[Bioperl-l] WARNING INCOMING: collection consolidation
Ewan Birney
birney at ebi.ac.uk
Thu Feb 27 12:07:16 EST 2003
> The unique identifier stuff is also unrelated and was a quick answer to
> a short discussion that Lincoln and I had about the bulkiness of the
> existing IdentifierI interface and my desire to have a lighter-weight
> one that could unify the disparate concepts of 'unique identifier' that
> I find confusing in BioPerl. It has so far remained sequestered on the
> freak branch because we've all had so many other things to squabble about.
>
I quite like the Identifier stuff, but I suspect if we do it I think we
should try to do it as much as possible across the entire set.
Am I right in thinking that one of your classes is:
Uniquely-Identifiable-Object-For-This-Implementation-but-not-exportable-ids
and the other one is
Uniquely-Identifiable-Object-For-Planet-Bioinformatics-and-so-exportable/queryable-ids
I certainly find these two concepts separable and useful to distinguish
which was why back an ancient history on Bio::PrimarySeqI I had
primary_id - the non world visible one, and a really stupid name
accession_number - the world visible one
If I am right, what are your object names? If I am wrong... can you
enlighten me...?
> The collection consolodation has been briefly mentioned on the list,
> mostly as a warning because it will affect users of feature collections,
> including DasI, GFF, and the gbrowse stuff. The discussion brought up a
> lot of important issues that are still unresolved, particularly about a)

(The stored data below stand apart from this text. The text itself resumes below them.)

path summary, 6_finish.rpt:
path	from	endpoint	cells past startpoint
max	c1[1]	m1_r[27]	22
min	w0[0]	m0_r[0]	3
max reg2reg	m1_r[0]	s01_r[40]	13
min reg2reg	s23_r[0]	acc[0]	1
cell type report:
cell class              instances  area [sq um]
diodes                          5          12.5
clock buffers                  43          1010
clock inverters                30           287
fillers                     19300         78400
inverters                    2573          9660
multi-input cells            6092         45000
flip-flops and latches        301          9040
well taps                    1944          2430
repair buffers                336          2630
`config.mk`:
```
export PLATFORM = sky130hd
export DESIGN_NAME = cbpe_ctrl
export DESIGN_NICKNAME = d
export VERILOG_FILES = /design/src/design/cbpe_ctrl.sv
export SDC_FILE = /design/constraint.sdc
export NUM_CORES = 1
export LEC_CHECK = 0
export BUFFER_PORTS_ARGS = -buffer_cell sky130_fd_sc_hd__buf_2
export CAP_MARGIN = 20
export CORE_MARGIN = 2
export CORE_UTILIZATION = 45
export CTS_CLUSTER_SIZE = 14
export DETAILED_ROUTE_END_ITERATION = 16
export PLACE_DENSITY = 0.73
export SETUP_SLACK_MARGIN = 0.4
export SYNTH_ARGS = -nofsm -noshare
export SYNTH_HDL_FRONTEND = slang
export SYNTH_SLANG_ARGS = --single-unit
```
`constraint.sdc`:
```
create_clock -name clk -period 2 [get_ports clk]
set_input_delay 0.4 -clock clk [delete_from_list [all_inputs] [get_ports clk]]
set_output_delay 0.4 -clock clk [all_outputs]
set_load 0.01 [all_outputs]
```
`src/design/cbpe_ctrl.sv`:
```
module cbpe_ctrl #(
  parameter int L = 17
) (
  input  logic         clk,
  input  logic         rst_n,
  input  logic         in_valid,
  output logic         in_ready,
  output logic         out_valid,
  input  logic         out_ready,
  output logic [L-1:0] stage_en
);

  logic [L-1:0] v_r;
  logic [L-1:0] empty;

  assign empty = ~v_r;

  // A stage may load when it or any later stage holds a bubble, or the output drains.
  always_comb begin
    for (int i = 0; i < L; i++) begin
      stage_en[i] = out_ready || ((empty >> i) != '0);
    end
  end

  always_ff @(posedge clk) begin
    if (!rst_n) begin
      v_r <= '0;
    end else begin
      if (stage_en[0]) begin
        v_r[0] <= in_valid;
      end
      for (int i = 1; i < L; i++) begin
        if (stage_en[i]) begin
          v_r[i] <= v_r[i-1];
        end
      end
    end
  end

  assign in_ready  = stage_en[0];
  assign out_valid = v_r[L-1];

  a_reset_empties: assert property (@(posedge clk) !rst_n |=> !out_valid)
    else $error("pipeline not empty after reset");

  a_block_only_when_full: assert property (@(posedge clk) disable iff (!rst_n)
    !in_ready |-> (v_r == '1 && !out_ready))
    else $error("input blocked while the pipeline has room");

  a_item_count: assert property (@(posedge clk) disable iff (!rst_n)
    $past(rst_n) |-> $countones(v_r) == $past($countones(v_r))
      + $past(int'(in_valid && in_ready)) - $past(int'(out_valid && out_ready)))
    else $error("item lost or duplicated in the pipeline");

  a_full_stall_holds: assert property (@(posedge clk) disable iff (!rst_n)
    (v_r == '1 && !out_ready) |=> v_r == '1)
    else $error("stalled full pipeline dropped an item");

endmodule

```
==> metrics <==
outcome=finished clean; WL/cell=13.54 µm; Top reg by flops=v_r; Simple-Gate Fraction of Synth Area=34.17%; remaining global-route overflow=0; crit path capture type=output port; r2r setup slk=0.48 ns; Die Ht=44.74 µm; Arr. time, crit path=1.40 ns; # fillers=120; Worst Hold Launch=in_valid; TNS Setup=0 ns; initial DRC count=7; max_cap viols=0; multiplexer share of the synthesized area=0%; number of antenna-violating nets in the routed design=0; routed vias/inst=5.641; Pwr per Cell Area=508.7 nW/µm²; CTS max path bufs=2; commonest non-fill, non-tap cells in the layout=buf_2, nand2_1, buf_4; post-synthesis compound-gate area fraction=14.07%; Final #Nets=131; Post-Syn Area=747.0 µm²; CP startpoint kind=register; relative slew slack=79.48%; top flop regs=v_r (17); vias in the first global route=656; Mean Syn Cell Area=8.208 µm²; commonest non-fill, non-tap cell in the layout=buf_2; worst skew pair latency=0.28 ns; chip width=44.74 µm; Crit path required time=1.60 ns; Crit Path Category=register to output port; Final Slew Violations=0; post-route minimum period=1.799 ns; clock-pin slew on the worst setup and hold paths=0.09 ns; Worst Hold Class=input port to register; Sw Share=21.38%; GPL Wtd Cong=0.8196; internal power=422.8 µW; RSZ-0062 raised after global routing=yes; CP Max Fanout=6; CTS Buf Count=3; post-synthesis register bit count=17; Vias=801; WHS=0.3132 ns; Reg power frac=63.8%; CTS tree=yes; final setup vio count=0; Distinct cells, synth=26; placed cells=125; Clk network pwr share=33.1%; largest net degree at the start of global routing=16; PortBufs=22; initial antenna violation count=0; largest family of logic cells by synthesized area=simple AND/OR/NAND/NOR gates; fin crit share=89.94%; synth top area cells=dfxtp_1, nand2_1, nand3_1; Ports=23; Final Hold Vio Count=0; Synth area leader=dfxtp_1; area share of fa/ha/maj cells after synthesis=0%; max reg flops=17; measured slew at the worst slew-check pin=0.3060 ns; gr usage total=19.75%; Core ar.=1524 µm²; clk sinks=17; CTS H-tree lvls=1; first-pass GRT wire length=2863 µm; Core Rows=14; worst reg2reg startpoint=v_r[14]$_SDFFE_PN0P_; fraction of layout cells with a size suffix above 1=50.00%; Static Leak=0.0003904 µW; Non-Filler Instances=142; # diodes=0; Pre-antenna DRT Iters=4; CTS Root Cell=clkbuf_4; Post-DP HPWL=1133 µm; fmax=555.9 MHz; initial core utilization=49.01%; Synthesized Nets=95; maximum vdd drop=0.0004196 V; sequential share of the synthesized area=45.56%; Post-Synth XOR/XNOR Area=0%; combinational share of power=3.2%; WL final=1923 µm; cell count after synthesis=91; die area=2002 µm²; Synth Warn #=0; Net Switching=115.0 µW; drc violations=0; Setup Skew=0.003721 ns; CP startpoint=v_r[16]$_SDFFE_PN0P_; top-area cell type share of the netlist area=45.56%; Area growth, synth to finish=41.54%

> handling relative ranges, b) the relationship between sequences and
> their annotations, and c) naming conventions. I have had to trudge
> through with these things up in the air, so I've made some working
> decisions: a) I've added seq_id() to RangeI, but have documented that it
> can remain undef and that's okay; I've also created a RelRangeI (and an
> implementation, RelRange) that adds accessor methods for absolute start,
> end, and strand values, utility methods for conversion between absolute
> and relative range values, and an absolute() flag for forcing
> absoluteness (this all came from the Bio::DB::GFF::RelSegment class); my
> new interface Bio::SeqFeature::SegmentI isa RelRangeI and it is the only
> thing besides RelRange that presently extends/implements RelRangeI. b)
> I'm just using the SeqFeatureI stuff as-is because I don't yet
> understand the proposed new model; I'm a bit wary about how that will
> work with the new Bio::SeqFeature::CollectionI stuff but I'm excited for
> the challenge. c) I'm sticking with (the name)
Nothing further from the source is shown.